■ Task description
All lines after the one containing "sequential,16600,0.580", together with that line itself, should be written out exactly, down to the last line of the entries below.

■ Records drawn from a dataset
===== /design/flow/design.v =====
module RegisterFile(clk, addrWr, addrA, addrB, enWr, busWr, busA, busB);
    parameter dataWidth = 128, addrWidth = 7, memDepth = 128;
    input clk;
    input [addrWidth - 1: 0] addrWr, addrA, addrB;
    input enWr;
    input [dataWidth - 1: 0] busWr;
    output logic [dataWidth - 1: 0] busA, busB;
    logic [dataWidth - 1: 0] mem[memDepth - 1: 0];
    always_ff @(posedge clk)
    begin
        if(enWr)
        begin
            mem[addrWr] <= busWr;
        end
    end
    always_ff @(negedge clk)
    begin
        busA <= mem[addrA];
        busB <= mem[addrB];
    end
endmodule

===== /design/flow/run.sh =====
#!/bin/bash
# OpenROAD 26Q1-2900-gdf79404cd8, Yosys 0.63+post, stock flow scripts
make -C /OpenROAD-flow-scripts/flow DESIGN_CONFIG=/design/flow/config.mk WORK_HOME=/design/flow/orfs finish

===== /design/flow/config.mk =====
export PLATFORM = sky130hd
export DESIGN_NAME = RegisterFile
export DESIGN_NICKNAME = RegisterFile
export VERILOG_FILES = /design/flow/design.v
export SDC_FILE = /design/flow/constraint.sdc
export NUM_CORES = 4
export LEC_CHECK = 1
export CORE_UTILIZATION = 40
export SYNTH_MEMORY_MAX_BITS = 65536

===== /design/flow/constraint.sdc =====
current_design RegisterFile

set clk_period 64.5
set clk_io_pct 0.2

create_clock -name clk0 -period $clk_period [get_ports {clk}]

set non_clock_inputs [all_inputs -no_clocks]
set_input_delay [expr $clk_period * $clk_io_pct] -clock clk0 $non_clock_inputs
set_output_delay [expr $clk_period * $clk_io_pct] -clock clk0 [all_outputs]

==> results.sh <==
# source this file to load flow results
export IMPL_die_x_um=1370
export IMPL_fp_util=0.401
export IMPL_cts_hold_buf=0
export IMPL_gr_usage_met3=0.332
export IMPL_skew_ns=0.155
export IMPL_drt_iter0_drc=28900
export IMPL_synth_area_top_cells="edfxtp_1 65%, mux4_2 32%, clkbuf_1 0.72%"
export IMPL_cts_htree_levels=7
export IMPL_gr_total_overflow=0
export IMPL_drc_errors=0
export IMPL_dpl_hpwl_um=1670000
export IMPL_final_layout_size_suffix_gt1_frac=0.471
export IMPL_cts_resized=0
export IMPL_combGateArea_sq_um=247000
export IMPL_grt_met1_usage=0.301
export IMPL_seqPwrFrac=0.497
export IMPL_whs_ns=11.80
export IMPL_worst_hold_path_type="in -> reg"
export IMPL_cp_start_kind="input pin"
export IMPL_grt_max_degree=107
export IMPL_cts_root_buf="clkbuf_16"
export IMPL_maxSlewViolCount=22
export IMPL_ys_cells=30300
export IMPL_synth_seq_share=0.660
export IMPL_critical_path_class="in -> reg"
export IMPL_startpoint="addrB[2]"
export IMPL_syn_to_final_growth_pct=13.7
export IMPL_synth_top_area_share=0.653
export IMPL_top_usage_layer="met2"
export IMPL_port_buffers=406
export IMPL_ir_worst_vdd_uv=26.8
export IMPL_p_switching_w=0.00546
export IMPL_synth_lib_cells_used_distinct=18
export IMPL_required_ns=33.48
export IMPL_combPwrFrac=0.077
export IMPL_finalHoldViolCount=0
export IMPL_die_area_sq_um=1890000
export IMPL_place_congestion=0.903
export IMPL_warning_count=313
export IMPL_tightest_slew_ns=1.56
export IMPL_cts_sinks=16600
export IMPL_power_density_nw_per_um2=28.2
export IMPL_postCtsSetupRepairBufs=0
export IMPL_relSlewSlack=-0.0419
export IMPL_via_count=391000
export IMPL_rows=503
export IMPL_placed_cells=55400
export IMPL_core_area_sq_um=1880000
export IMPL_nFillCells=150000
export IMPL_ys_area_sq_um=753000
export IMPL_p_clk_frac=0.426
export IMPL_antenna_found_initial=300
export IMPL_first_pass_iters=26
export IMPL_ys_ff=16600
export IMPL_totalWireLength_um=2740000
export IMPL_utilization=0.457
export IMPL_vias_per_cell=6.56
export IMPL_max_cap_violations=2
export IMPL_ys_warn_count=1
export IMPL_cp_end_kind="register"
export IMPL_p_leak_nw=262
export IMPL_holdCritStartpoint="busWr[120]"
export IMPL_postSynthAreaPerCell_sq_um=24.9
export IMPL_path_clk_slew_ns=0.06
export IMPL_status="complete, but fails checks"
export IMPL_final_area_sq_um=856000
export IMPL_placed_cell_area_sq_um=796000
export IMPL_synth_cells=30300
export IMPL_syn_area_sq_um=753000
export IMPL_violations="max-capacitance violations, max-slew violations"
export IMPL_numCtsBuffers=1810
export IMPL_yosysTopAreaCell="edfxtp_1"
export IMPL_setup_viol=0
export IMPL_io_pins=407
export IMPL_clkLatencyLatePin_ns=1.50
export IMPL_track_usage=0.323
export IMPL_tritoncts="yes"
export IMPL_critPathMaxFanout=84
export IMPL_r2r_start="mem[125][4]$_DFFE_PP_"
export IMPL_die_y_um=1370
export IMPL_met2_usage=0.431
export IMPL_tns_ns=0
export IMPL_internal_power_w=0.0187
export IMPL_seq_area_sq_um=497000
export IMPL_switching_share=0.226
export IMPL_rsz0062_at_grt="no"
export IMPL_postRouteAntennaNets=0
export IMPL_final_cells=59600
export IMPL_wl_per_cell_um=45.9
export IMPL_cts_buffer_depth=6
export IMPL_grt_pass1_wl_um=3710000
export IMPL_crit_arrival_ns=20.27
export IMPL_grt_pass1_vias=446000
-- per-layer routing --
metal	vias to the layer above	wire, um
met5	-	20900
met4	559	182000
li1	145000	-
met2	37900	1210000
met1	200000	673000
met3	7232	649000
-- critical path, cell delays in order --
cell	delay (ns)
buf_16	0.41
buf_4	0.74
buf_4	0.60
buf_4	0.69
buf_4	0.73
buf_4	0.55
buf_4	0.65
buf_4	0.78
mux4_2	0.42
mux4_2	0.54
mux4_2	0.57
mux2_2	0.29
-- cells in the final DEF, fill, tap and decap left out, types with 7 or more instances in the layout --
cell type        netlist  layout
nand3_1               12      12
clkbuf_16              0    1856
clkdlybuf4s50_1        0     264
nor2_4                 0     119
nor2b_1                7       7
buf_4                  2    2241
clkinv_4               0      17
nor3_2                 0       9
dfxtp_1              256     256
clkinvlp_4             0      49
bufinv_16              0     151
mux4_2             10800   10800
buf_12                 0      77
edfxtp_1           16400   16400
buf_16                 0       8
clkinv_2               0     295
clkinv_1               0     395
clkbuf_8               0      54
clkinvlp_2             0      27
nand2_1               14      14
diode_2                0     623
clkbuf_1            1437     331
clkinv_8               0      11
inv_6                  0      22
inv_1                  1     296
buf_2                759      21
mux2_2               256     256
-- per-stage QoR --
| step | total power, W | setup slack [ns] |
|---|---|---|
| final | 0.0242 | 13.20 |
| after global routing | 0.0248 | 12.59 |
| after CTS | 0.0243 | 13.03 |
| after detailed placement | 0.0141 | 11.57 |
| after global placement | 0.0141 | 11.57 |
| after floorplan | 0.0133 | 16.62 |
-- power groups by stage --
stage	sequential, W	clock [W]	combinational (W)
6_report	0.0120	0.0103	0.00186
5_1_grt	0.0120	0.0108	0.00195
4_1_cts	0.0120	0.0104	0.00186
-- synthesized netlist by cell type --
cell and n:
buf_2 759, nor2b_1 7, nand4_1 3, clkbuf_1 1437, dfxtp_1 256, mux4_2 10800, edfxtp_1 16400, nor3_1 9
inv_1 1, or3_1 1, buf_1 230, nand3_1 12, buf_6 3, buf_4 2, nand2_1 14, mux2_2 256
nand2b_1 2, nor2_1 122
-- kinds of logic after synthesis --
family / Yosys count / share of synthesized area
buffers and inverters: 2432 / 0.0134
DFF: 16600 / 0.660
muxes: 11000 / 0.325
and+or+nand+nor: 170 / 0.000926
-- sequential cells by signal, summed over array words and instances (netlist names) --
name and flops:
busA 128, busB 128, mem 16384
-- path summary, 6_finish.rpt --
| path | end | slack [ns] | depth (start not counted) |
|---|---|---|---|
| hold reg to reg | busA[45]$_DFF_N_ | 33.36 | 4 |
| hold / removal | mem[53][120]$_DFFE_PP_ | 11.80 | 1 |
| setup reg to reg | busB[4]$_DFF_N_ | 29.43 | 4 |
| setup / recovery | busB[91]$_DFF_N_ | 13.20 | 12 |
-- cell type report --
class,count,area share
sequential,16600,0.580
clock buffer,2241,0.0565
antenna,623,0.00182
tap,25000,0.0365
clock inverter,1287,0.0117
timing repair buffer,2617,0.0250
multi-input combinational,11200,0.288
Power is estimated from default activity; no workload was simulated.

■ Result of this task
sequential,16600,0.580
clock buffer,2241,0.0565
antenna,623,0.00182
tap,25000,0.0365
clock inverter,1287,0.0117
timing repair buffer,2617,0.0250
multi-input combinational,11200,0.288
Power is estimated from default activity; no workload was simulated.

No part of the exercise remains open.